Polar and chiral crystal symmetries confer a variety of potentially useful functionalities upon solids by coupling otherwise noninteracting mechanical, electronic, optical, and magnetic degrees of freedom. We describe two unstudied phases of the 3D perovskite, CsSnBr3, which emerge below 85 K due to the formation of Sn(II) lone pairs and their interaction with extant octahedral tilts. Phase II (77 K<T<85 K, space group P21/m) exhibits ferroaxial order driven by a noncollinear pattern of lone pair-driven distortions within the plane normal to the unique octahedral tilt axis, preserving the inversion symmetry observed at higher temperatures. Phase I (T<77 K, space group P21) additionally exhibits ferroelectric order due to distortions along the unique tilt axis, breaking both inversion and mirror symmetries.
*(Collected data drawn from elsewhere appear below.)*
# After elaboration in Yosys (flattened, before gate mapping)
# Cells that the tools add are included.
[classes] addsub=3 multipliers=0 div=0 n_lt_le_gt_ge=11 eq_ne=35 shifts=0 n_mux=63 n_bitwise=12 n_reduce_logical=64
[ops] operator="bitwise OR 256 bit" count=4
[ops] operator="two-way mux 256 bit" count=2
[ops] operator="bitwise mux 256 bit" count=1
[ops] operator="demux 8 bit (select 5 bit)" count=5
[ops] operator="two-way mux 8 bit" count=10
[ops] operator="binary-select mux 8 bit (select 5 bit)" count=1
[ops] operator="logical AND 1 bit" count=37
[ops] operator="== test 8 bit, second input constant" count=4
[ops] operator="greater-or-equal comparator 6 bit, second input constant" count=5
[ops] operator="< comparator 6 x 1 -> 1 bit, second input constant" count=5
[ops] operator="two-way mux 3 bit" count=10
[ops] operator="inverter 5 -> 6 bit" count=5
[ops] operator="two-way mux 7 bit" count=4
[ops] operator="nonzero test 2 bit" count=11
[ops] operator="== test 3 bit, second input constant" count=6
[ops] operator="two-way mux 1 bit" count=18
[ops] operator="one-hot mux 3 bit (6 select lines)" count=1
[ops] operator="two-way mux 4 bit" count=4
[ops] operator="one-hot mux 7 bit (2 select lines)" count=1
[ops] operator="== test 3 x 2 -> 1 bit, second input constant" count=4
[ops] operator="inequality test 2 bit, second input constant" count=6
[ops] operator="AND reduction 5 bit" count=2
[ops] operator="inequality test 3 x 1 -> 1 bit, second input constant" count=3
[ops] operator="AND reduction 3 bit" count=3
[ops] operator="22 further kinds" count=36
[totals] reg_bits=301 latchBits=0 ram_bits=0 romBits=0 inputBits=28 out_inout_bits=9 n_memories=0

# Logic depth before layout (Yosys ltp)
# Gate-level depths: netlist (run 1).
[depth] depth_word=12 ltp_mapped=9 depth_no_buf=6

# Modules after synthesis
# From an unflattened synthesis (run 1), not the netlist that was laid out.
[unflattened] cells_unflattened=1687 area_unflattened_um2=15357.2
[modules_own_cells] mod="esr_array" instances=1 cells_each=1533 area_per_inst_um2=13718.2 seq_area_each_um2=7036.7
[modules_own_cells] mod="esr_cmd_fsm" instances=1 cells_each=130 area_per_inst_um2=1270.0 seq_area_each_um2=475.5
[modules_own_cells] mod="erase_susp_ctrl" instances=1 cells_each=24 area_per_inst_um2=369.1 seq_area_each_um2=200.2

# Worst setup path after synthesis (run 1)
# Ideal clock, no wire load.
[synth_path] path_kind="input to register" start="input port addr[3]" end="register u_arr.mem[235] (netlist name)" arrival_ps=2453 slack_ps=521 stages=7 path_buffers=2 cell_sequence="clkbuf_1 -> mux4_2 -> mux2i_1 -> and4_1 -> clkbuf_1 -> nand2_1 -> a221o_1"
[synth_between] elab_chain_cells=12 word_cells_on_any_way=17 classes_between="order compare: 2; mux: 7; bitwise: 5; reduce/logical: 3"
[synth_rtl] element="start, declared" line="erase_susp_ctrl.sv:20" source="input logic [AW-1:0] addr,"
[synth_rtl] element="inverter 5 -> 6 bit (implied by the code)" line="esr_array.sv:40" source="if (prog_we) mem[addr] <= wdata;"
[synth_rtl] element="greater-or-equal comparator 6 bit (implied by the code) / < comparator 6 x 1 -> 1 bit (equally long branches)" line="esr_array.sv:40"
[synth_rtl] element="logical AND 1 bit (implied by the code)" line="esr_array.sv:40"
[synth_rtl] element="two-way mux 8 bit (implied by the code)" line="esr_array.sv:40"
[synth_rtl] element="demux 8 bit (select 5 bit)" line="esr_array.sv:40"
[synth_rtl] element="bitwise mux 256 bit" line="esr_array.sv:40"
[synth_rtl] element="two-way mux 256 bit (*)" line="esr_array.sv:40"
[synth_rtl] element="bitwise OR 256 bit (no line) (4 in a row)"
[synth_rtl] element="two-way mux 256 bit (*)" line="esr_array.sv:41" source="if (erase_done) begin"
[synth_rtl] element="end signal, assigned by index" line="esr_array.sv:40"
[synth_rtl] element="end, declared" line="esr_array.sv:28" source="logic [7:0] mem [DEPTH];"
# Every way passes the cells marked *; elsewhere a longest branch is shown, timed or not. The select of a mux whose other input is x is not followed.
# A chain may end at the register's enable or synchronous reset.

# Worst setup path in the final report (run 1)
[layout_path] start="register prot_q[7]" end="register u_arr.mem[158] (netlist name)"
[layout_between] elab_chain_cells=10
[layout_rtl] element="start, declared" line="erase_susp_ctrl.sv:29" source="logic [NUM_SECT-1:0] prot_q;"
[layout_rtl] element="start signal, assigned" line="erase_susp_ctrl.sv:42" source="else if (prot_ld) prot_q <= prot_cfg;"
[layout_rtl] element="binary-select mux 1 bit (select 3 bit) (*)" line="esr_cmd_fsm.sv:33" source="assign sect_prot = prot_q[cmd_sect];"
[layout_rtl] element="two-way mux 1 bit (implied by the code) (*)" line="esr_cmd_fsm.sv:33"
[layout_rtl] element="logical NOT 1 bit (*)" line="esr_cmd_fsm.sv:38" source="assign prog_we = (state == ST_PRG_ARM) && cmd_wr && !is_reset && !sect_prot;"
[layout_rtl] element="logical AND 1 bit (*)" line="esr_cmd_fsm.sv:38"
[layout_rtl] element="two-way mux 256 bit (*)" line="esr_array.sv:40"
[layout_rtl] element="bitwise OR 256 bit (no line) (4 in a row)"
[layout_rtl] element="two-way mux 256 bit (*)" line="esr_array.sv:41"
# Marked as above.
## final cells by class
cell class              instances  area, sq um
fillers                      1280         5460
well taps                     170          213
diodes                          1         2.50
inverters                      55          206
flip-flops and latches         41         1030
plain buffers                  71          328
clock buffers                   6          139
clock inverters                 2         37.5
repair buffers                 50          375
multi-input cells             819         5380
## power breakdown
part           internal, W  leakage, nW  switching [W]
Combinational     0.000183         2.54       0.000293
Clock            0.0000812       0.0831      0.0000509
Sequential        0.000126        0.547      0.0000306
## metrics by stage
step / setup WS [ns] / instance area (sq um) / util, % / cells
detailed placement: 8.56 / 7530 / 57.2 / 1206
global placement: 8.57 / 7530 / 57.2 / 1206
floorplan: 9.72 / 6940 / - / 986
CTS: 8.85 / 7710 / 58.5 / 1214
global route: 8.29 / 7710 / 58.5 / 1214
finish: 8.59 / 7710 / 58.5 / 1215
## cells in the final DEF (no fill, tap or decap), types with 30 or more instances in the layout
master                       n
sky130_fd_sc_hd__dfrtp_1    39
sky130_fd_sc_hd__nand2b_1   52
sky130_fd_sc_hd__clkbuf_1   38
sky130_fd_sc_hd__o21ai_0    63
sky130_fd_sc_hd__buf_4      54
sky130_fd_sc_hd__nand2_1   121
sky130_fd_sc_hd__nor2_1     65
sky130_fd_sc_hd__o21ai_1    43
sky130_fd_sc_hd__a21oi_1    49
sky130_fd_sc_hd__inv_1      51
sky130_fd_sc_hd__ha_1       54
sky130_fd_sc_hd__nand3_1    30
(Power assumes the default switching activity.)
$ cat src/rtl/xwiden_pkg.sv
package xwiden_pkg;

    localparam int XE_W  = 15;
    localparam int XM_W  = 64;
    localparam int X_W   = XE_W + XM_W + 1;
    localparam int XBIAS = (1 << (XE_W - 1)) - 1;

    typedef enum logic [1:0] {
        FMT_SGL  = 2'b00,
        FMT_DBL  = 2'b01,
        FMT_EXT  = 2'b10,
        FMT_EXT2 = 2'b11
    } src_fmt_e;

    typedef enum logic [2:0] {
        CL_ZERO,
        CL_SUB,
        CL_NORM,
        CL_INF,
        CL_QNAN,
        CL_SNAN
    } src_cls_e;

    typedef struct packed {
        logic [X_W-1:0] value;
        logic           inv;
        logic           dnrm;
    } xw_conv_t;

    typedef struct packed {
        logic [X_W-1:0] value;
        logic           inv;
        logic           dnrm;
        logic           dn_exc;
    } xw_out_t;

    function automatic logic [X_W-1:0] ext_pack(input logic s,
                                                 input logic [XE_W-1:0] e,
                                                 input logic [XM_W-1:0] m);
        return {s, e, m};
    endfunction

    function automatic logic [XM_W-1:0] mant_special(input logic quiet_set,
                                                     input logic [XM_W-2:0] fal);
        // integer bit forced, optional quiet bit, payload below
        if (quiet_set)
            return {2'b11, fal[XM_W-3:0]};
        return {1'b1, fal};
    endfunction

endpackage

$ cat src/rtl/xw_lzc.sv
module xw_lzc #(
    parameter int W = 23,
    localparam int CW = $clog2(W + 1)
) (
    input  logic [W-1:0]  vec,
    output logic [CW-1:0] cnt
);

    always_comb begin
        cnt = CW'(W);
        for (int i = 0; i < W; i++) begin
            if (vec[i])
                cnt = CW'(W - 1 - i);
        end
    end

endmodule

$ cat src/rtl/xw_src_decode.sv
module xw_src_decode
    import xwiden_pkg::*;
#(
    parameter int EW = 8,
    parameter int FW = 23
) (
    input  logic [EW+FW:0] raw,
    output xw_conv_t       res
);

    localparam int BIAS = (1 << (EW - 1)) - 1;
    localparam int ADJ  = XBIAS - BIAS;
    localparam int PADW = XM_W - 1 - FW;
    localparam int LZW  = $clog2(FW + 1);

    logic            sgn;
    logic [EW-1:0]   e_fld;
    logic [FW-1:0]   f_fld;
    logic [XM_W-2:0] f_al;
    logic [LZW-1:0]  lz;
    src_cls_e        cls;
    logic [XE_W-1:0] x_exp;
    logic [XM_W-1:0] x_mant;

    assign sgn   = raw[EW+FW];
    assign e_fld = raw[EW+FW-1:FW];
    assign f_fld = raw[FW-1:0];
    assign f_al  = {f_fld, {PADW{1'b0}}};

    xw_lzc #(.W(FW)) u_lzc (
        .vec (f_fld),
        .cnt (lz)
    );

    always_comb begin
        if (e_fld == '0)
            cls = (f_fld == '0) ? CL_ZERO : CL_SUB;
        else if (&e_fld) begin
            if (f_fld == '0)
                cls = CL_INF;
            else
                cls = f_fld[FW-1] ? CL_QNAN : CL_SNAN;
        end else
            cls = CL_NORM;
    end

    always_comb begin
        x_exp  = '0;
        x_mant = '0;
        case (cls)
            CL_NORM: begin
                x_exp  = XE_W'(e_fld) + XE_W'(ADJ);
                x_mant = {1'b1, f_al};
            end
            CL_SUB: begin
                x_exp  = XE_W'(ADJ) - XE_W'(lz);
                x_mant = ({1'b0, f_al} << lz) << 1;
            end
            CL_INF: begin
                x_exp  = '1;
                x_mant = {1'b1, {(XM_W-1){1'b0}}};
            end
            CL_QNAN, CL_SNAN: begin
                x_exp  = '1;
                x_mant = mant_special(1'b1, f_al);
            end
            default: begin
                x_exp  = '0;
                x_mant = '0;
            end
        endcase
    end

    assign res.value = ext_pack(sgn, x_exp, x_mant);
    assign res.inv   = (cls == CL_SNAN);
    assign res.dnrm  = (cls == CL_SUB);

endmodule

$ cat src/rtl/xw_out_stage.sv
module xw_out_stage
    import xwiden_pkg::*;
(
    input  logic    clk,
    input  logic    rst,
    input  logic    in_valid,
    output logic    in_ready,
    input  xw_out_t d,
    output logic    out_valid,
    input  logic    out_ready,
    output xw_out_t q
);

    assign in_ready = !out_valid || out_ready;

    always_ff @(posedge clk) begin
        if (rst) begin
            out_valid <= 1'b0;
            q         <= '0;
        end else if (in_ready) begin
            out_valid <= in_valid;
            if (in_valid)
                q <= d;
        end
    end

endmodule

$ cat src/rtl/xwiden_conv.sv
module xwiden_conv
    import xwiden_pkg::*;
#(
    parameter int SGL_EXP_W  = 8,
    parameter int SGL_FRAC_W = 23,
    parameter int DBL_EXP_W  = 11,
    parameter int DBL_FRAC_W = 52
) (
    input  logic           clk,
    input  logic           rst,
    input  logic           in_valid,
    output logic           in_ready,
    input  logic [1:0]     in_fmt,
    input  logic [X_W-1:0] in_data,
    input  logic           dnrm_mask,
    output logic           out_valid,
    input  logic           out_ready,
    output logic [X_W-1:0] out_data,
    output logic           out_inv,
    output logic           out_dnrm,
    output logic           out_dn_exc
);

    localparam int N_SRC = 2;

    xw_conv_t narrow_res [N_SRC];
    xw_conv_t sel;
    xw_out_t  stage_d;
    xw_out_t  stage_q;
    src_fmt_e fmt;

    for (genvar g = 0; g < N_SRC; g++) begin : g_src
        localparam int EW = (g == 0) ? SGL_EXP_W  : DBL_EXP_W;
        localparam int FW = (g == 0) ? SGL_FRAC_W : DBL_FRAC_W;
        xw_src_decode #(.EW(EW), .FW(FW)) u_dec (
            .raw (in_data[EW+FW:0]),
            .res (narrow_res[g])
        );
    end

    assign fmt = src_fmt_e'(in_fmt);

    always_comb begin
        case (fmt)
            FMT_SGL: sel = narrow_res[0];
            FMT_DBL: sel = narrow_res[1];
            default: sel = '{value: in_data, inv: 1'b0, dnrm: 1'b0};
        endcase
    end

    assign stage_d = '{value:  sel.value,
                       inv:    sel.inv,
                       dnrm:   sel.dnrm,
                       dn_exc: sel.dnrm & ~dnrm_mask};

    xw_out_stage u_stage (
        .clk       (clk),
        .rst       (rst),
        .in_valid  (in_valid),
        .in_ready  (in_ready),
        .d         (stage_d),
        .out_valid (out_valid),
        .out_ready (out_ready),
        .q         (stage_q)
    );

    assign out_data   = stage_q.value;
    assign out_inv    = stage_q.inv;
    assign out_dnrm   = stage_q.dnrm;
    assign out_dn_exc = stage_q.dn_exc;

endmodule

$ cat config.mk
export PLATFORM = sky130hd
export DESIGN_NAME = xwiden_conv
export DESIGN_NICKNAME = d
export VERILOG_FILES = /design/src/rtl/xwiden_pkg.sv /design/src/rtl/xw_lzc.sv /design/src/rtl/xw_src_decode.sv /design/src/rtl/xw_out_stage.sv /design/src/rtl/xwiden_conv.sv
export SDC_FILE = /design/constraint.sdc
export NUM_CORES = 1
export LEC_CHECK = 0
export CAP_MARGIN = 25
export CELL_PAD_IN_SITES_DETAIL_PLACEMENT = 1
export CELL_PAD_IN_SITES_GLOBAL_PLACEMENT = 2
export CORE_ASPECT_RATIO = 1.4
export CORE_MARGIN = 2
export CORE_UTILIZATION = 34
export CTS_BUF_LIST = sky130_fd_sc_hd__clkbuf_8
export CTS_CLUSTER_SIZE = 30
export DETAILED_ROUTE_END_ITERATION = 6
export GPL_TIMING_DRIVEN = 1
export PLACE_DENSITY = 0.83
export SLEW_MARGIN = 40
export SYNTH_ARGS = -nofsm -noshare
export SYNTH_HDL_FRONTEND = slang
export SYNTH_HIERARCHICAL = 1
export SYNTH_SLANG_ARGS = --single-unit
$ cat constraint.sdc
create_clock -name clk -period 5.31 [get_ports clk]
set_input_delay 0.7965 -clock clk [delete_from_list [all_inputs] [get_ports clk]]
set_output_delay 0.7965 -clock clk [all_outputs]
set_load 0.02 [all_outputs]
==> results of run 1 <==
==> cell usage in the layout (no fill, tap or decap), drive strengths merged, types with 7 or more instances in the layout <==
cell / synthesis / layout
nor4: 42 / 42
clkbuf: 52 / 10
nand3: 98 / 98
a22oi: 7 / 7
a221oi: 7 / 7
o21a: 9 / 9
clkdlybuf4s50: 0 / 167
and2: 12 / 12
a21oi: 126 / 126
buf: 157 / 242
a31oi: 8 / 8
nor2: 85 / 85
nor2b: 11 / 11
a22o: 21 / 21
mux2: 41 / 41
o21ai: 157 / 157
mux2i: 170 / 170
o211ai: 15 / 15
conb: 2 / 51
a32o: 8 / 8
nand2b: 14 / 14
a21bo: 83 / 83
nand2: 182 / 182
nor3: 24 / 24
inv: 26 / 27
nand4: 12 / 12
o221ai: 12 / 12
dfxtp: 84 / 84
mux4: 48 / 48
==> cells in the mapped netlist (7+ instances only) <==
master,number
nand2_1,182
mux2i_1,170
a21oi_1,126
nand3_1,98
dfxtp_1,84
nor2_1,84
o21ai_1,82
o21ai_0,73
buf_4,66
buf_2,57
clkbuf_1,52
a21bo_2,48
mux4_2,44
mux2_2,41
nor4_1,41
a21bo_1,35
inv_1,25
nor3_1,24
a22o_1,21
o211ai_1,15
buf_1,14
nand2b_1,13
and2_1,12
nand4_1,12
o221ai_1,12
nor2b_1,11
buf_12,10
buf_6,10
o21a_1,9
a31oi_1,8
a32o_1,8
a221oi_1,7
a22oi_1,7
==> path summary, 6_finish.rpt <==
kind | start | to | slack (ns) | cells past startpoint
setup reg to reg | u_stage/out_valid | u_stage/q[23] | 3.20 | 5
setup / recovery | in_data[10] | u_stage/q[48] | 0.12 | 18
hold reg to reg | u_stage/q[1] | u_stage/q[1] | 0.58 | 2
hold / removal | u_stage/q[1] | u_stage/q[1] | 0.58 | 2
==> cell families after synthesis <==
kind of cell               Yosys count
adders and majority gates            2
DFF                                 84
muxes                              259
xor gates and xnor gates             4
buffers and inverters              238
and+or+nand+nor                    505
other                                2
AOI/OAI and AO/OA                  521
==> registers in the layout, indices dropped and copies added, names as in the netlist <==
register and cells:
u_stage/out_valid 1, u_stage/q 83
==> cell type report <==
type / instances / share of cell area
multi-input cells: 1342 / 0.6038
repair buffers: 409 / 0.2312
flip-flops and latches: 84 / 0.1068
well taps: 462 / 0.03673
clock buffers: 10 / 0.008745
inverters: 29 / 0.006916
clock inverters: 6 / 0.005644
diodes: 1 / 0.0001590
==> stage by stage <==
stage | utilization | cell area (um^2) | cells | hold WS (ns) | power [uW]
after global placement | 0.4308 | 15470 | 2325 | 0.5592 | 1979
after floorplan | - | 12570 | 1664 | 0.6449 | 1398
after global routing | 0.4382 | 15740 | 2342 | 0.5970 | 2661
after detailed placement | 0.4314 | 15490 | 2326 | 0.5617 | 1995
after CTS | 0.4377 | 15720 | 2342 | 0.5798 | 2547
final | 0.4383 | 15740 | 2343 | 0.5786 | 2541
==> layer usage <==
layer	track usage	up-vias	wire, um
li1	-	6444	-
met1	0.4128	7043	26060
met2	0.5495	529	30320
met3	0.02922	157	3140
met4	0.1967	0	4426
met5	0	-	0
==> worst register-to-register path: stages (launching register included) <==
cell      delay, ns
dfxtp_1        0.35
nand2b_4       0.44
buf_12         0.27
buf_6          0.53
a21bo_2        0.32
a21oi_1        0.06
This polar and chiral phase exhibits second harmonic generation from the bulk and a large, intrinsic polarization-electrostriction coefficient along the polar axis (Q22≈1.1 m4 C-2), resulting in acute negative thermal expansion (αV=-9×10-5 K-1) through the onset of spontaneous polarization. The unprecedented structures of phases I and II were predicted by recursively following harmonic phonon instabilities to generate a tree of candidate structures and subsequently corroborated by synchrotron X-ray powder diffraction and polarized Raman and 81Br nuclear quadrupole resonance spectroscopies. Relativistic electronic structure scenarios compatible with reported photoluminescence measurements are discussed. Together, the polar symmetry, small bandgap, large spin-orbit splitting of Sn 5p orbitals, and predicted strain sensitivity of the symmetry-breaking distortions suggest bulk samples and epitaxial films of CsSnBr3 or its neighboring solid solutions as strong candidates for bulk Rashba effects.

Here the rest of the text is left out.